Apple Pro Training Series. Shake 4. Professional Compositing and Visual Effects

Even though the scarf is not connected to the woman's neck, you can probably tell that it won't look rightit's way too wide. You'll see what I mean once the scarf is positioned. We'll use warping to deform the scarf and make it much thinner.

Position the Scarf

1.

View Over1 and edit the parameters of Move2D1.

2.

Press the Control key and move your pointer over the center circle onscreen control until it highlights. When it highlights, drag and then release over the left end of the scarf.

This sets the center point for rotating and positioning the scarf.

3.

Drag the Center crosshairs and release when they are positioned directly behind the woman's neck.

4.

Rotate the scarf counterclockwise by setting the Angle parameter to a value of 5.

The scarf rotates upward, pivoting around the Center position.

5.

Make a flipbook of what you have done so far.

It is obvious that the scarf is way too wide. Time for some warpage.

6.

Close the flipbook.

Pinching the Scarf

A wide variety of image distortion and manipulation tasks are handled with the versatile Warper node. In this section, we'll use the Warper to pinch the scarf into a smaller, thinner shape.

1.

Temporarily ignore the Move2D1 node by highlighting it and pressing the I key.

2.

Select Keylight1 and choose a Warper node from the Warp tab.

3.

Draw a square around the left end of the scarf by clicking the Viewer to add points. As with the RotoShape node, click the first point to close the shape. (In fact, all the shape-drawing tools are identical to those in the RotoShape node.)

Each shape you create using the Warper node is yellow, indicating that it's unassigned and doesn't yet have any effect on the image. The next step is to create a corresponding target shape. Target shapes specify how the pixels defined by the source shape will be deformed. To create the actual warping effect, you connect the source to the target shape.

4.

Deactivate the Shape Transform control. It just gets in the way.

5.

Right-click the square shape and choose Duplicate and Connect Shape.
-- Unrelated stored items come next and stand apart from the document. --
From an optimization exercise on the open Yosys and OpenROAD flow, aimed at small area, a short achievable clock period and few clock cycles per item; shortcuts taken in it are not production practice. Only simulation tests tie the RTL to the original design; equivalence was not proved. Power is estimated from default activity; no workload was simulated.

==> flow/design.v <==
package cah_pkg;
    localparam int DEF_SAMPLE_BITS  = 16;
    localparam int DEF_CORDIC_STEPS = 16;
    localparam int CFG_W     = 15;
    localparam int HEAD_W    = 17;
    localparam int HEAD_PAD  = 24;
    localparam int GAIN_W    = 27;
    localparam int ANG_FRAC  = 12;
    localparam int ANG_W     = 29;
    localparam int ANGLE_W   = 15;
    localparam int DIV_STEPS = 27;
    localparam int CNT_W     = 5;
    localparam logic [GAIN_W-1:0] GAIN_MAX   = {GAIN_W{1'b1}};
    localparam logic [GAIN_W-1:0] GAIN_RESET = 27'd65536;
    localparam logic [GAIN_W-1:0] GAIN_NUM   = 27'd67108864;
    localparam logic signed [ANG_W-1:0] FULL_TURN_Z = 29'sd94371840;
    localparam logic signed [ANG_W-1:0] HALF_TURN_Z = 29'sd47185920;
    localparam logic signed [ANG_W-1:0] ROUND_HALF  = 29'sd2048;
    localparam logic [ANGLE_W+1:0]      FULL_TURN   = 17'd23040;
    localparam logic signed [CFG_W-1:0] DECL_RESET = 15'sd704;
    localparam logic signed [CFG_W-1:0] OFF_RESET  = 15'sd2240;
    localparam logic [1:0] KIND_SAMPLE = 2'd0;
    localparam logic [1:0] KIND_START  = 2'd1;
    localparam logic [1:0] KIND_FINISH = 2'd2;
    localparam logic CFG_DECLINATION = 1'b0;
    localparam logic CFG_OFFSET      = 1'b1;
    typedef enum logic [2:0] {
        S_IDLE, S_DECODE, S_DIV, S_COMMIT, S_INIT, S_ROT, S_FIN, S_OUT
    } t_state;
    typedef struct packed {
        logic             load_in;
        logic             seed;
        logic             widen;
        logic             div_start;
        logic             div_step;
        logic             div_commit;
        logic             mul;
        logic             cordic_init;
        logic             cordic_step;
        logic             finish;
        logic             load_out;
        logic [CNT_W-1:0] step;
    } t_cmd;
    typedef struct packed {
        logic [1:0] kind;
        logic       calibrating;
        logic       out_busy;
    } t_sts;
    function automatic logic [ANG_W-1:0] atan_at(input logic [CNT_W-1:0] i);
        logic [ANG_W-1:0] v;
        case (i)
            5'd0:    v = 29'd11796480;
            5'd1:    v = 29'd6963869;
            5'd2:    v = 29'd3679517;
            5'd3:    v = 29'd1867780;
            5'd4:    v = 29'd937515;
            5'd5:    v = 29'd469214;
            5'd6:    v = 29'd234664;
            5'd7:    v = 29'd117339;
            5'd8:    v = 29'd58671;
            5'd9:    v = 29'd29335;
            5'd10:   v = 29'd14668;
            5'd11:   v = 29'd7334;
            5'd12:   v = 29'd3667;
            5'd13:   v = 29'd1833;
            5'd14:   v = 29'd917;
            5'd15:   v = 29'd458;
            5'd16:   v = 29'd229;
            5'd17:   v = 29'd115;
            5'd18:   v = 29'd57;
            5'd19:   v = 29'd29;
            5'd20:   v = 29'd14;
            5'd21:   v = 29'd7;
            5'd22:   v = 29'd4;
            5'd23:   v = 29'd2;
            default: v = 29'd0;
        endcase
        atan_at = v;
    endfunction
endpackage
module cah_add
#(
    parameter int W = 16
) (
    input  logic [W-1:0] i_a,
    input  logic [W-1:0] i_b,
    input  logic         i_ci,
    output logic [W-1:0] o_s,
    output logic         o_co
);
    function automatic int levels(input int n);
        levels = 0;
        while ((1 << levels) < n) levels++;
    endfunction
    localparam int L = levels(W + 1);
    logic [W:0] g, p;
    always_comb begin
        g[0] = i_ci;
        p[0] = 1'b0;
        for (int i = 0; i < W; i++) begin
            g[i+1] = i_a[i] & i_b[i];
            p[i+1] = i_a[i] ^ i_b[i];
        end
        for (int lv = 0; lv < L; lv++) begin
            for (int i = W; i >= 0; i--) begin
                if ((i % (2 << lv)) == (2 << lv) - 1) begin
                    g[i] = g[i] | (p[i] & g[i - (1 << lv)]);
                    p[i] = p[i] & p[i - (1 << lv)];
                end
            end
        end
        for (int lv = L - 2; lv >= 0; lv--) begin
            for (int i = W; i >= 0; i--) begin
                if (i >= (3 << lv) - 1 && (i % (2 << lv)) == (1 << lv) - 1) begin
                    g[i] = g[i] | (p[i] & g[i - (1 << lv)]);
                    p[i] = p[i] & p[i - (1 << lv)];
                end
            end
        end
    end
    assign o_s  = (i_a ^ i_b) ^ g[W-1:0];
    assign o_co = g[W];
endmodule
This duplicates and connects a source and target shape in a single step.

6.

Click somewhere off the shape to deselect all points.

7.

Hide the source shape by clicking on the Show Source Shapes icon in the Warper Viewer toolbar so you don't accidentally move its points.

8.

Select the individual points and drag them until you have something that looks like the shape on the following page.

As you move the points, the image is warped based on the new point positions.

9.

Make the source shape visible again so that you can see how it relates to the target shape.

Once connected, source shapes become light blue, target shapes become dark blue, and the connection lines between them become purple. Because the overallDisplacement parameter defaults to 1, the effect is immediately seen as the target shape's points are moved.

10.

Make Move2D1 active again by highlighting it and pressing the I key.

11.

Click the right side of Move2D1 to edit it.

12.

Drag on the screen until the scarf aligns properly with the back of the woman's neck.

13.

Create a flipbook.

The size of the scarf where it connects to the woman's neck looks natural now. The Warper was successfully used to push and pull the image's pixels into the desired shape. As far as the composite is concerned, there are color-matching problems, which you will tackle next.

14.

Close the flipbook.

Note

Shake can also morph images. The Morpher node blends two images together to create the effect of one transforming into another. The Morpher node does this by combining two warping operations, one to warp the source into the target shape and another to warp the target into the source shape. To achieve the illusion that the first image is changing into the second, a cross-fade dissolves from the first warp to the second.